TASK INPUTS:
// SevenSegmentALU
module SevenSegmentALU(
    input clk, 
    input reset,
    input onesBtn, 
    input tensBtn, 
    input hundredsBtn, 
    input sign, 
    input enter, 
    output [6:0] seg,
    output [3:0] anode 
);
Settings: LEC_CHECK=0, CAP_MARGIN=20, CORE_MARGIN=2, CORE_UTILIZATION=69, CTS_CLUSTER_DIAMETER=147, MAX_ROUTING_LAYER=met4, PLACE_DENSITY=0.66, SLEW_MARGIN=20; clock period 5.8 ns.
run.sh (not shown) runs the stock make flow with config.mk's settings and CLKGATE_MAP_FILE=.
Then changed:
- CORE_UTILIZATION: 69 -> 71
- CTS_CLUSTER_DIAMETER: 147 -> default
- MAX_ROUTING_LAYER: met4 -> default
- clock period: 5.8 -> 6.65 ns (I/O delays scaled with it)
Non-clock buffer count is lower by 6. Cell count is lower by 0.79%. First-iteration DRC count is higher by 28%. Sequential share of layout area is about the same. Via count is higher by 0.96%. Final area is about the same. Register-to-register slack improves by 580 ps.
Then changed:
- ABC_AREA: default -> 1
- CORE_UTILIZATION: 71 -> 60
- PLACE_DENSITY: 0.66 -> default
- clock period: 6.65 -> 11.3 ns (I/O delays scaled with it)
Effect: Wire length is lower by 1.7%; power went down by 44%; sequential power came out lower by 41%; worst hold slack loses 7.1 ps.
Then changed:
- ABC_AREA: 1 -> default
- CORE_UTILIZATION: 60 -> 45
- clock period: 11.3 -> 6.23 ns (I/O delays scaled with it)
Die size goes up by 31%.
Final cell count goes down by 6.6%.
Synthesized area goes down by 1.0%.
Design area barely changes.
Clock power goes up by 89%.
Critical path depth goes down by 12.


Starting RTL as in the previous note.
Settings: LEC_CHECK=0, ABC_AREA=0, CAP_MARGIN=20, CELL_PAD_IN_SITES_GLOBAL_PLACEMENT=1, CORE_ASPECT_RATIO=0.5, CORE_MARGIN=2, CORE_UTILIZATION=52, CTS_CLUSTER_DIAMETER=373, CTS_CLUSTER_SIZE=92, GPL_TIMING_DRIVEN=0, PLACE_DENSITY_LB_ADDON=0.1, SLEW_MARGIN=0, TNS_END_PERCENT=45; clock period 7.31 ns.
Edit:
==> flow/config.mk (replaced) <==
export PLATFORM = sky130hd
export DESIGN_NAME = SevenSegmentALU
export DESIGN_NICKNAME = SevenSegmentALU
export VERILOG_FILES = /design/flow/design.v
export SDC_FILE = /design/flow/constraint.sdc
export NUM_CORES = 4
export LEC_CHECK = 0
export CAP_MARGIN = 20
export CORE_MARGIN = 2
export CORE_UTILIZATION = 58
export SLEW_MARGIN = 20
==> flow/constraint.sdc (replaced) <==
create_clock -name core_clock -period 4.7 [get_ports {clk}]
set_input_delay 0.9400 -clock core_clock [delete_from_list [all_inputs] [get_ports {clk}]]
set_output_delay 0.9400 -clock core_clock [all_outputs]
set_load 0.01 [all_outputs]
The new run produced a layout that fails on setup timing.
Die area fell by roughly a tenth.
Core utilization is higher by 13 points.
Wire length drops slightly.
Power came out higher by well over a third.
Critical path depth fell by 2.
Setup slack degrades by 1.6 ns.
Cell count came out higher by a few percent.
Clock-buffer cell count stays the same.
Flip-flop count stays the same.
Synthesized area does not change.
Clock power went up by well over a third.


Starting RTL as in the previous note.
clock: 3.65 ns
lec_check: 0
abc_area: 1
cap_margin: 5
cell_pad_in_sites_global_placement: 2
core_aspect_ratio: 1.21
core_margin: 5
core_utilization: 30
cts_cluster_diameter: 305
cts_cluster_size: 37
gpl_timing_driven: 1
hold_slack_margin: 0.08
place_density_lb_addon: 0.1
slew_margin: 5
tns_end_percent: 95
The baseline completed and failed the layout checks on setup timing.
* * *
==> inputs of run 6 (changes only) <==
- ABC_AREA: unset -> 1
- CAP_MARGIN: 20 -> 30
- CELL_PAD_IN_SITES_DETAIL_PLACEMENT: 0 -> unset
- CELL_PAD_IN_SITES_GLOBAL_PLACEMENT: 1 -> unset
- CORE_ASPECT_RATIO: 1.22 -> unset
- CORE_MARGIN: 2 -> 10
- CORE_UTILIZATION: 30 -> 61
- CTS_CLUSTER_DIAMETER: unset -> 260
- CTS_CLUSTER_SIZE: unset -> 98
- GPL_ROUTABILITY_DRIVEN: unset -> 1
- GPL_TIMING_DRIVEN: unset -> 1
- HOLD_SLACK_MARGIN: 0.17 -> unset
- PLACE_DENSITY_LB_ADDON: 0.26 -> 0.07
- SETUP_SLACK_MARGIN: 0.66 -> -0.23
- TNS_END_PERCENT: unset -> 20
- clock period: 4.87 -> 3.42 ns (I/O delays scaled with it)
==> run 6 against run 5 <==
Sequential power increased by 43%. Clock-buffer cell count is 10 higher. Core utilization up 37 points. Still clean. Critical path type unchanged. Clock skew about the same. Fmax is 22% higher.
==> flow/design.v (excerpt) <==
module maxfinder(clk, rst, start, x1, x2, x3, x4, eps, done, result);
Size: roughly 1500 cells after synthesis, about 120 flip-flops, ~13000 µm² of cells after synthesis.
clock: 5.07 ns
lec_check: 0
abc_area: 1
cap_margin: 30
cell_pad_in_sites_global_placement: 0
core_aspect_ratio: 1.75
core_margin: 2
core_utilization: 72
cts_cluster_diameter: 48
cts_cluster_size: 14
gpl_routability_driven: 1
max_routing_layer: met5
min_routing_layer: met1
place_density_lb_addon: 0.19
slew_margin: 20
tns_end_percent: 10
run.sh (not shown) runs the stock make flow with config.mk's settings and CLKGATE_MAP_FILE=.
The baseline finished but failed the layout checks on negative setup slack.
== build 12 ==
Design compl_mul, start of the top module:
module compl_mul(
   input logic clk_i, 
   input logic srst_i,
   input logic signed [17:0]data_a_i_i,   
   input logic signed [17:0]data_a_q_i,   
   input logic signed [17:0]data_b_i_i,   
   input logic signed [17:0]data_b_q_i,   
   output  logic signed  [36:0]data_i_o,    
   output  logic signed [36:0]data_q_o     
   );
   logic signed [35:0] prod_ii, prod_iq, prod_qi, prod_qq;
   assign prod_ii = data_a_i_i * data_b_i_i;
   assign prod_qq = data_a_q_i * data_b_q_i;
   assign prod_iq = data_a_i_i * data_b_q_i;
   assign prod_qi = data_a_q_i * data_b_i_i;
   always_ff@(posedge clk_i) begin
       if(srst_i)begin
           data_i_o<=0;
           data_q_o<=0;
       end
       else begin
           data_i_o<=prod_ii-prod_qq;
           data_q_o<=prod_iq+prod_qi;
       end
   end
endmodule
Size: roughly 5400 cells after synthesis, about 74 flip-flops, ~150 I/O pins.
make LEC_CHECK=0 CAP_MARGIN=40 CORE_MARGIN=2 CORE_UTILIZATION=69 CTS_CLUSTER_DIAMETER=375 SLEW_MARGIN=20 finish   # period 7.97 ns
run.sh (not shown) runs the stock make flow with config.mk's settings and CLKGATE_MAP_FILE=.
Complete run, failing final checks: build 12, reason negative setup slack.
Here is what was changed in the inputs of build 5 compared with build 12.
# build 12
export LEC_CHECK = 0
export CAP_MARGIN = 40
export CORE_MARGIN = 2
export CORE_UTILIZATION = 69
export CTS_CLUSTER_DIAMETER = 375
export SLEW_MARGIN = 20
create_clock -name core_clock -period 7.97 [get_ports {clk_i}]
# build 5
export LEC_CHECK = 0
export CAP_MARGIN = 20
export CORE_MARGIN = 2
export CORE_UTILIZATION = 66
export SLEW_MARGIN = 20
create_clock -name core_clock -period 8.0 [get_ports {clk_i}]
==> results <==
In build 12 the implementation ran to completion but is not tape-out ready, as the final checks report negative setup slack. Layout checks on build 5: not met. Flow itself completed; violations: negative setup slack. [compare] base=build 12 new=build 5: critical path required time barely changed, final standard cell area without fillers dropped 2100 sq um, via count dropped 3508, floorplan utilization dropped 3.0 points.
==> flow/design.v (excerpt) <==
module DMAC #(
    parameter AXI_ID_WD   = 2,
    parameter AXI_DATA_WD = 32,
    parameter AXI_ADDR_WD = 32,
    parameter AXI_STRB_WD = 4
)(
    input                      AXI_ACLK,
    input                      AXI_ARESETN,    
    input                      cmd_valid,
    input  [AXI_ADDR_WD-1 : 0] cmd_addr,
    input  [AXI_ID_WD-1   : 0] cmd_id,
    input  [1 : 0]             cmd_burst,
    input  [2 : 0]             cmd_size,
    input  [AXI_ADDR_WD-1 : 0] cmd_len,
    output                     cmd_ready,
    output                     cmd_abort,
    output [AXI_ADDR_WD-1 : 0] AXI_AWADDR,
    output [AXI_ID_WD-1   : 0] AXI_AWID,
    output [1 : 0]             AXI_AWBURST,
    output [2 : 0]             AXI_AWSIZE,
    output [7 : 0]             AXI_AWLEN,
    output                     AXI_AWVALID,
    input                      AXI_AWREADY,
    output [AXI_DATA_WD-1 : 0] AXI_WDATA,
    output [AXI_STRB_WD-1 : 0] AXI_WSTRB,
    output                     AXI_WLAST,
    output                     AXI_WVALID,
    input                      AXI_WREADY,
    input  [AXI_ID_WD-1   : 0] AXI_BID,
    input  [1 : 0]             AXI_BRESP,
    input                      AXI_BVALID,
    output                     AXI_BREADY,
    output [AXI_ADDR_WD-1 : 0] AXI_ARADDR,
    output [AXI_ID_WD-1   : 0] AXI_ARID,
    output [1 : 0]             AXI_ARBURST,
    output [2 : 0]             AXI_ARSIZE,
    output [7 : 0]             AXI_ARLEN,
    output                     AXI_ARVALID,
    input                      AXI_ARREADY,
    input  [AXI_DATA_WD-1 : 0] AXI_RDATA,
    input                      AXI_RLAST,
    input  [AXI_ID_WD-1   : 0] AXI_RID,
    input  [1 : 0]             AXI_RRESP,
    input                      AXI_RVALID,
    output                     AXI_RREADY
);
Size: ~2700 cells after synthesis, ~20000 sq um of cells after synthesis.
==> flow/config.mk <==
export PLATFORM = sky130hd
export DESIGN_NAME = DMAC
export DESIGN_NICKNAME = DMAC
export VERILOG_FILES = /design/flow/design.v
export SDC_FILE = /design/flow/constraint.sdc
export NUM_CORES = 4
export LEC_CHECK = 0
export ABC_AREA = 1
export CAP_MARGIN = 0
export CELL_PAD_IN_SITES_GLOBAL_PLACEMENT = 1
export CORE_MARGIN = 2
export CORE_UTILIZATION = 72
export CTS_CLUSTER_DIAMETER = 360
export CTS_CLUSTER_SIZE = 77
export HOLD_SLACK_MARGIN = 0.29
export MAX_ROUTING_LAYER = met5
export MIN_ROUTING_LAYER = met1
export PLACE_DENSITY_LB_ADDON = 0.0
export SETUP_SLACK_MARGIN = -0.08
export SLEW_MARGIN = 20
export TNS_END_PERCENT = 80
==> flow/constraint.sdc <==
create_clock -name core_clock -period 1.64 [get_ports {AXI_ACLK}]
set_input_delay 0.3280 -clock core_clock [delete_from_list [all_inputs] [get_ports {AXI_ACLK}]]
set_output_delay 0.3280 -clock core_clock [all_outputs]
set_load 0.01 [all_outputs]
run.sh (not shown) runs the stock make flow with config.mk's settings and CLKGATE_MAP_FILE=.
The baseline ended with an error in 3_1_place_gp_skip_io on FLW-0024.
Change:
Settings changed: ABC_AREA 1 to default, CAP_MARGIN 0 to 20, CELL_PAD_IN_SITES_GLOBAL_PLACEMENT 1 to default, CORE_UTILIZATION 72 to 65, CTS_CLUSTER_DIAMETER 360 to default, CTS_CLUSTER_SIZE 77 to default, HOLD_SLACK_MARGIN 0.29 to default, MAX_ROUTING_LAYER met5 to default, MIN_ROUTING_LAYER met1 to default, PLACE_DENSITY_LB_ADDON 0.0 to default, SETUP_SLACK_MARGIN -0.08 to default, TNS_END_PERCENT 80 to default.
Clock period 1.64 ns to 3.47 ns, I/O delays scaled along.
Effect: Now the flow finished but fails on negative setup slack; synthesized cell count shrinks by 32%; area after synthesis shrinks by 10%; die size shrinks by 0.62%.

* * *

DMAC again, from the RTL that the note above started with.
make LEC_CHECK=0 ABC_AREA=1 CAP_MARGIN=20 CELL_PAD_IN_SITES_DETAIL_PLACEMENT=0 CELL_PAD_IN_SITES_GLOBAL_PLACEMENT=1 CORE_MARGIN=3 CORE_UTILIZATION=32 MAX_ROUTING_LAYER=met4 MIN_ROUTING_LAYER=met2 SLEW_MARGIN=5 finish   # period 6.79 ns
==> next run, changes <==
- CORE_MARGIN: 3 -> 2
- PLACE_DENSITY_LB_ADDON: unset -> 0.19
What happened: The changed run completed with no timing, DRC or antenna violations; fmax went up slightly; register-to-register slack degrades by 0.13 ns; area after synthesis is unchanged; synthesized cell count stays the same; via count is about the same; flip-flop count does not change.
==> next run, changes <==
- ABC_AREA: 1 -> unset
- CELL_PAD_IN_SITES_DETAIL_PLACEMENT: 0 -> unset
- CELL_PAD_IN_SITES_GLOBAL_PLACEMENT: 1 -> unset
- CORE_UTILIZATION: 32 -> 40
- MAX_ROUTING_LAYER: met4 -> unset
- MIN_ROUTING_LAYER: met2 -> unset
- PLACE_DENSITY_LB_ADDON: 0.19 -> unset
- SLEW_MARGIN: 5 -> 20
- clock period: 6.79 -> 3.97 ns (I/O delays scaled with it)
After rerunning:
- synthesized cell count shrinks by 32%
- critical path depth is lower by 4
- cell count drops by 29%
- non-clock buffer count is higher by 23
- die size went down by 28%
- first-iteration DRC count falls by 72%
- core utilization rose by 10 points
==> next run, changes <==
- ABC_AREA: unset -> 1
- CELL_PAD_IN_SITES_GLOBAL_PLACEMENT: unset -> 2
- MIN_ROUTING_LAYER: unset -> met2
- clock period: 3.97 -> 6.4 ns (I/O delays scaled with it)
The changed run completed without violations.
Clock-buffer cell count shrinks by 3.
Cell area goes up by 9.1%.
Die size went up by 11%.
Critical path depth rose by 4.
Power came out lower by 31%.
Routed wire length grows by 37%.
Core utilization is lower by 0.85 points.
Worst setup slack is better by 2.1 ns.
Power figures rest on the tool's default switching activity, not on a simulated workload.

TRY IT: In the material above, transcribe exactly the lines beginning at the one with "inputs of run" and ending at the one with "run 6 against", both included.

RESULT BELOW:
==> inputs of run 6 (changes only) <==
- ABC_AREA: unset -> 1
- CAP_MARGIN: 20 -> 30
- CELL_PAD_IN_SITES_DETAIL_PLACEMENT: 0 -> unset
- CELL_PAD_IN_SITES_GLOBAL_PLACEMENT: 1 -> unset
- CORE_ASPECT_RATIO: 1.22 -> unset
- CORE_MARGIN: 2 -> 10
- CORE_UTILIZATION: 30 -> 61
- CTS_CLUSTER_DIAMETER: unset -> 260
- CTS_CLUSTER_SIZE: unset -> 98
- GPL_ROUTABILITY_DRIVEN: unset -> 1
- GPL_TIMING_DRIVEN: unset -> 1
- HOLD_SLACK_MARGIN: 0.17 -> unset
- PLACE_DENSITY_LB_ADDON: 0.26 -> 0.07
- SETUP_SLACK_MARGIN: 0.66 -> -0.23
- TNS_END_PERCENT: unset -> 20
- clock period: 4.87 -> 3.42 ns (I/O delays scaled with it)
==> run 6 against run 5 <==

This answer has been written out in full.